It seems to me, there is a strange and somewhat contradictory trend about the place. It's been around a while (well, probably since the 1960s) but has picked up the kind of momentum in the past 2 years that has shifted it from the margins of society, into mainstream culture. I'm talking about the yearning for a simple life, away from the toxins and stress of the city. Popular culture is now saturated with organic cooking, hand made crafts, sustainable building techniques and home grown vegetables. We are embracing the notion of taking our time - slow food, slow travel and slow living are broadly accepted concepts. Not that this should be surprising, nor are any of these ideas new. In fact, it's the way things always were before the industrial and agricultural revolutions steamrolled their way over the world and the resulting urbanisation mean most modern populations now live with very little day to day connection with the countryside.

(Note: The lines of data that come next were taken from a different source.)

This is an optimization exercise on Yosys and OpenROAD, whose aim is small area, a short achievable clock period and few clock cycles, not a production implementation. Only simulation tests tie the RTL to the original design; equivalence was not proved. Power is estimated from default activity; no workload was simulated.

## flow/run.sh

```bash
#!/bin/bash
# synth_recipe.tcl (not shown) runs the flow's synth.tcl, then flattens the netlist and writes it again
# the make line also repeats each setting of config.mk as NAME=value (left out here)
make -C /OpenROAD-flow-scripts/flow DESIGN_CONFIG=/design/flow/config.mk WORK_HOME=/design/flow/orfs CLKGATE_MAP_FILE= SYNTH_SCRIPT=/design/flow/synth_recipe.tcl finish
```

## flow/config.mk

```make
export PLATFORM = sky130hd
export DESIGN_NAME = Cpu
export DESIGN_NICKNAME = Cpu
export VERILOG_FILES = /design/flow/design.v
export SDC_FILE = /design/flow/constraint.sdc
export NUM_CORES = 4
export LEC_CHECK = 0
export CAP_MARGIN = 20
export CORE_MARGIN = 2
export CORE_UTILIZATION = 40
export SLEW_MARGIN = 20
```

## flow/constraint.sdc

```tcl
create_clock -name core_clock -period 8.0 [get_ports {clk}]
set_input_delay 1.6000 -clock core_clock [delete_from_list [all_inputs] [get_ports {clk}]]
set_output_delay 1.6000 -clock core_clock [all_outputs]
set_load 0.01 [all_outputs]
```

So, this turn back to the rural life can be seen as a long-overdue correction. And an understandable one, as our cities become hugely crowded. Of course, I'm being biased here and am talking about us fortunate souls in the first world. In developing nations nobody longs to be a small farmer; scratching a living out of a small piece of land and hoping the next natural disaster won't ruin your crop and spell disaster for your family. In the western word however, we are free to indulge ourselves in this yearning for the simplicities of rural life, while we rush between home, work, gym, pub, club and cinema, microblogging, tagging and shuffling as we go.
This is the contradiction I'm talking about. It feels like we long for the trappings of simplicity - the food, the clothes, the books, the garden - while never considering the simplification of our mental lives. The modern 20 year old probably has more going on in their brain than a 20 year old did just 5 years ago. I don't mean they are more intelligent than a 20 year old from the past, just that they have more information in their environments. And this, of course, is all down to the internet. Now, I love the internet. If someone cut off my high speed broadband for half a day I would cope, buy only just. And I have no desire to simplify my internet use - the opposite in fact. Every day I discover something new online. I just joined Twitter, for instance - even though I have a Plurk account. I have also just signed up to a new music download service and am practically salivating at the rabbit hole of delights that awaits me next time I log on to this site. I am mentally scheduling which US series to stream over the next week or two: The Wire or Weeds? In short, I am hooked. I will happily spend an hour and a half preparing organic fish pie from scratch, as long as I have my trusty laptop streaming the music I like from Last.fm at the same time. I am the classic example of someone who wants to slow down and simplify my life, but I can't imagine having to give up the thing that keeps me in a state of constant mental flux in the first place.
This is not an internet bashing blog. I mean, how ridiculous would that be? It's pretty much all stream of consciousness. I'm examining these ideas for the first time myself and hopefully you won't find my blatherings too tedious. I definitely think the internet is a tool that has helped me simplify my life in lots of ways. There are so many things I can do online that save me time (internet banking? shopping? duh, SEARCH?) and money (music, movies, tv, shopping, skype). But I find myself guilty of greediness and competitiveness too. I want all the albums I can get for free and I want them now. I need to use five social networking sites, not just one. I need to subscribe to every RSS feed I come across, even though it only makes me feel guilty when I don't actually read the updates. I find myself logging on when I know I should be doing something offline, just to check my Facebook and *poof* an hour later and I'm still commenting on friends' photos and status updates. It makes me lose sleep and steals my time when I know I could be doing more worthwhile things, like hand feeding organic apples to pedigree pigs in the back garden. Or something.
In any case, this blog is about the broader subject of lifestyle change, simplicity and downsizing. I was inspired by the book
Enough by John Naish. I'm unemployed at the moment and about a year into a period of soul searching about what to do about my future: get back in the rat race and back to the city; or bite the bullet, move to the countryside and raise a goat? A big part of me wants to do the latter, but a huge part doesn't want to give up the city life and all that goes with it. Mostly I'm scared shitless to bite the bullet.
So, I'm going to write about it instead. And about other things too, maybe.